# Problem requirements
Reproduce exactly the lines below from the one containing "Hold_sp = divisor_i[13]" through the one containing "EDFF count, synth = 24", including both, and nothing else.

# Task material

File: config.mk
export PLATFORM = sky130hd
export DESIGN_NAME = uart_tx
export DESIGN_NICKNAME = d
export VERILOG_FILES = /design/src/periph_pkg.sv /design/src/uart_tx.sv
export SDC_FILE = /design/constraint.sdc
export NUM_CORES = 1
export LEC_CHECK = 0
export BUFFER_PORTS_ARGS = -buffer_cell sky130_fd_sc_hd__buf_2
export CELL_PAD_IN_SITES_DETAIL_PLACEMENT = 2
export CELL_PAD_IN_SITES_GLOBAL_PLACEMENT = 2
export CORE_ASPECT_RATIO = 0.75
export CORE_MARGIN = 1
export CORE_UTILIZATION = 42
export DETAILED_ROUTE_END_ITERATION = 16
export PLACE_DENSITY_LB_ADDON = 0.1
export SETUP_SLACK_MARGIN = 0.15
export SLEW_MARGIN = 15
export SYNTH_ARGS = -nofsm -noshare
export SYNTH_HDL_FRONTEND = slang
export SYNTH_SLANG_ARGS = --single-unit
File: constraint.sdc
create_clock -name clk -period 5.77 [get_ports clk]
set_clock_uncertainty 0.15 [all_clocks]
set_input_delay 0.2885 -clock clk [delete_from_list [all_inputs] [get_ports clk]]
set_output_delay 0.2885 -clock clk [all_outputs]
set_load 0.05 [all_outputs]
File: src/periph_pkg.sv
package periph_pkg;

   // UART register offsets, low address nibble
   typedef enum logic [3:0] {
      TXDATA  = 4'h0,
      STATUS  = 4'h4,
      DIVISOR = 4'h8
   } type_uart_reg_e;

   // CLINT register offsets, low 16 address bits
   typedef enum logic [15:0] {
      MSIP        = 16'h0000,
      MTIMECMP_LO = 16'h4000,
      MTIMECMP_HI = 16'h4004,
      MTIME_LO    = 16'hBFF8,
      MTIME_HI    = 16'hBFFC
   } type_clint_reg_e;

   // 8N1 transmitter states
   typedef enum logic [1:0] {
      IDLE  = 2'b00,
      START = 2'b01,
      DATA  = 2'b10,
      STOP  = 2'b11
   } type_uart_tx_state_e;

endpackage : periph_pkg

File: src/uart_tx.sv
module uart_tx import periph_pkg::*; (
   input  logic        clk,
   input  logic        reset_i,
   input  logic        start_i,
   input  logic [7:0]  data_i,
   input  logic [15:0] divisor_i,
   output logic        busy_o,
   output logic        tx_o
);

   type_uart_tx_state_e state;
   logic [15:0]         baud_cnt;
   logic [15:0]         div_q;      // Divisor held for the whole frame
   logic [2:0]          bit_cnt;
   logic [7:0]          shift;
   logic                bit_done;

   assign bit_done = (baud_cnt == div_q - 16'd1);
   assign busy_o   = (state != IDLE);

   always_ff @(posedge clk) begin
      if (reset_i) begin
         state    <= IDLE;
         tx_o     <= 1'b1;   // Line idles high
         baud_cnt <= '0;
         bit_cnt  <= '0;
      end else begin
         baud_cnt <= bit_done ? '0 : baud_cnt + 16'd1;
         case (state)
            IDLE: begin
               baud_cnt <= '0;
               if (start_i) begin
                  state <= START;
                  tx_o  <= 1'b0;   // Start bit
               end
            end
            START: if (bit_done) begin
               state   <= DATA;
               bit_cnt <= '0;
               tx_o    <= shift[0];   // LSB first
            end
            DATA: if (bit_done) begin
               if (bit_cnt == 3'd7) begin
                  state <= STOP;
                  tx_o  <= 1'b1;
               end else begin
                  bit_cnt <= bit_cnt + 3'd1;
                  tx_o    <= shift[1];
               end
            end
            STOP: if (bit_done) state <= IDLE;
            default: state <= IDLE;
         endcase
      end
   end

   // Frame payload, loaded on start and shifted per data bit
   always_ff @(posedge clk) begin
      if (state == IDLE && start_i) begin
         shift <= data_i;
         div_q <= divisor_i;
      end else if (state == DATA && bit_done) begin
         shift <= shift >> 1;
      end
   end

endmodule : uart_tx

==> out/summary.txt <==
Die Area = 6778 um^2
Synth Warn # = 0
Power density cells = 353.9 nW/um^2
Tcrit/Tclk final = 0.6737
Uppermost routed layer = met4
Synth Flop Type = edfxtp_1
Synth unique cells = 56
Critical Path Max Stage Delay = 0.90 ns
Hold_ws = 0.007043 ns
CTS tree = built
Iter 0 DRT Violations = 110
Clk buf depth = 2
Detailed-route via count = 1999
Comb pwr share = 0.340
Drt drc = 0
Pre-antenna DRT Iters = 4
Setup_tns = 0 ns
Clock Power Share = 0.227
Post-detail-place hpwl = 5398 um
Setup Fix Bufs, Post-CTS = 0
Post-synth top area share = 0.2661
Worst Path Max Fanout = 16
Fillers = 613
Htree depth = 2
Psw = 0.4120 mW
Worst setup SP type = flop
Synth Cell Area = 2709 um^2
Status = finished, final reports clean
Largest net degree at the start of global routing = 17
Critical Path Slowest Stage Cell = or3_1
Power, Total = 1.084 mW
Switching share of power = 0.3801
Worst slew pin tran = 1.106 ns
Asr flop ratio synth = 0
Routability congestion estimate = 0.7834
Vias in the first global route = 2178
Yosys reg bits = 46
Hold depth = 1
PortBufs = 28
Root Driver = clkbuf_8
Internal reg-to-reg setup slack = 1.88 ns
Area added between synthesis and finish = 13.07%
# clock sinks = 46
Gr ovfl total = 0
Worst r2r src = div_q[0]
Vias per inst = 5.522
Place WS = 1.874 ns
CP Cell Sequence = inv_1 -> ha_1 -> nor4b_4 -> nand3_1 -> xnor2_1 -> a2111oi_4 -> nand4_1 -> nor3_4 -> or3_1 -> nor2_1
Num CTS Buffers = 5
I/O pin total = 29
Sequential Power Share = 0.433
Die Span Y = 71.55 um
Max-cap violations = 0
Final setup vio count = 0
Row count = 24
Hold_sp = divisor_i[13]
Final WS setup = 1.883 ns
Gr usage total = 0.2309
Slew Viols, Final = 0
Post-Syn Instances = 249
Unrepaired setup endpoints after global routing = no
Pint = 0.6719 mW
CP endpoint kind = flop
Initial antenna violation count = 0
Final hold viol count = 0
Slew HR = 0.2628
ANT nets after route = 0
DR WL met3 = 207 um
Initial Utilization = 0.4510
Metal-1 WL = 3562 um
Achievable Freq = 257.3 MHz
Leakage = 1.101 nW
Top cell type by total area after synthesis = edfxtp_1
First-pass GRT wire length = 11450 um
Core area = 6006 um^2
Mean Syn Cell Area = 10.88 um^2
R2R Path End = baud_cnt[4]
Hold Path End = div_q[13]
FF-to-FF path depth = 10
Layout cells sized above 1 = 0.2324
Crit Path Class = flop to flop
Syn Nets = 285
ANT cells = 0
Critical path required time = 5.78 ns
EDFF count, synth = 24
VDD IR max = 0.1634 mV
Top post-synthesis cells by area = edfxtp_1, dfxtp_1, xnor2_1
Nets = 319
Worst skew pair latency = 0.31 ns
Final Critical Period = 3.887 ns
Drt total wl = 7205 um
Reg clk slew, reported paths = 0.10 ns
Met2 routed WL = 3339 um
Seq/Total Area, Yosys = 0.4286
Min-delay worst type = input port to flop
Die X = 94.74 um
Drt wl/cell = 19.90 um
WP data arrival = 3.89 ns
worst max-delay path: cells and delay by family (launching register included):
| kind | cells | cell delay [ns] |
|---|---|---|
| xor gates and xnor gates | 1 | 0.20 |
| and+or+nand+nor | 6 | 2.18 |
| buffers and inverters | 1 | 0.09 |
| DFF | 1 | 0.48 |
| adders and majority gates | 1 | 0.38 |
| AOI/OAI and AO/OA | 1 | 0.24 |
cells in the mapped netlist (2+ instances only):
master and count:
xor2_1 17, nor3_1 4, buf_2 2, nor2_2 2, a311oi_1 2, nand2_1 10
nand2b_1 2, and4_1 2, nor2_1 23, xor2_2 2, inv_1 11, xnor2_1 18
mux2_2 7, clkbuf_1 3, buf_6 2, nand3_1 14, or3_1 2, nor2_4 8
ha_1 9, dfxtp_1 22, a31oi_1 4, and2_1 3, a21oi_1 5, nand4_1 9
o21ai_1 2, edfxtp_1 24, nor3_4 2, and3_1 6, o21ai_0 4, a211oi_1 2
cell families (layout without fill, tap and decap cells):
family / Yosys count / in the layout / share of synthesized area
buffers and inverters: 19 / 54 / 0.03880
AOI/OAI and AO/OA: 33 / 33 / 0.1025
xor gates and xnor gates: 37 / 37 / 0.1252
muxes: 8 / 8 / 0.03280
and+or+nand+nor: 97 / 97 / 0.2305
DFF: 46 / 46 / 0.4286
adders and majority gates: 9 / 9 / 0.04157
state kept, by name, summed over array words and instances (netlist names):
name	count
baud_cnt	16
bit_cnt	3
div_q	16
shift	8
state	2
tx_o	1
layout by cell type, fill, tap and decap left out, drive strengths merged, types with 7 or more instances in the layout:
| master | count |
|---|---|
| xnor2 | 18 |
| xor2 | 19 |
| buf | 28 |
| mux2 | 7 |
| ha | 9 |
| nand3 | 14 |
| edfxtp | 24 |
| dlygate4sd3 | 7 |
| nand2 | 10 |
| nand4 | 9 |
| inv | 11 |
| dfxtp | 22 |
| nor2 | 33 |
power by group through the flow:
stage / logic, mW / clock network, mW / registers, mW
2_1_floorplan: 0.276 / 0 / 0.468
3_3_place_gp: 0.343 / 0 / 0.472
3_5_place_dp: 0.361 / 0 / 0.476
4_1_cts: 0.368 / 0.251 / 0.469
5_1_grt: 0.403 / 0.265 / 0.476
6_report: 0.368 / 0.246 / 0.469
repair_timing:
action                                 CTS  global route
resized for setup                        0             0
endpoints found under the hold margin    5             2
hold buffers                             5             2
cell type report:
type                       count  area (um^2)  share of cell area
multi-input combinational    184         1443              0.4710
inverter                      11        41.29             0.01348
sequential                    46         1161              0.3791
clock buffer                   6        72.57             0.02369
clock inverter                 2        37.54             0.01225
timing repair buffer          35        210.2             0.06863
tap                           78        97.59             0.03186
routing by layer:
layer / vias to the layer above / global-route usage
met1: 991 / 0.3246
li1: 969 / -
met3: 10 / 0.03715
met2: 29 / 0.3693
met4: 0 / 0.06229
met5: - / 0
through the flow:
step | cell area, um^2 | cells | util
global route | 3063 | 362 | 0.5100
finish | 3063 | 362 | 0.5100
detailed placement | 2883 | 347 | 0.4800
floorplan | 2709 | 249 | -
CTS | 3043 | 360 | 0.5067
global placement | 2883 | 347 | 0.4800
worst max-delay path by stage:
stage	to	cells after the start	from
detailed placement	baud_cnt[3]	10	div_q[0]
global route	baud_cnt[15]	10	div_q[0]
CTS	baud_cnt[4]	10	div_q[0]
global placement	baud_cnt[4]	10	div_q[0]
floorplan	shift[0]	11	div_q[0]
finish	baud_cnt[4]	10	div_q[0]
No activity file was read; power rests on OpenSTA's default activity.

# Problem solution
Hold_sp = divisor_i[13]
Final WS setup = 1.883 ns
Gr usage total = 0.2309
Slew Viols, Final = 0
Post-Syn Instances = 249
Unrepaired setup endpoints after global routing = no
Pint = 0.6719 mW
CP endpoint kind = flop
Initial antenna violation count = 0
Final hold viol count = 0
Slew HR = 0.2628
ANT nets after route = 0
DR WL met3 = 207 um
Initial Utilization = 0.4510
Metal-1 WL = 3562 um
Achievable Freq = 257.3 MHz
Leakage = 1.101 nW
Top cell type by total area after synthesis = edfxtp_1
First-pass GRT wire length = 11450 um
Core area = 6006 um^2
Mean Syn Cell Area = 10.88 um^2
R2R Path End = baud_cnt[4]
Hold Path End = div_q[13]
FF-to-FF path depth = 10
Layout cells sized above 1 = 0.2324
Crit Path Class = flop to flop
Syn Nets = 285
ANT cells = 0
Critical path required time = 5.78 ns
EDFF count, synth = 24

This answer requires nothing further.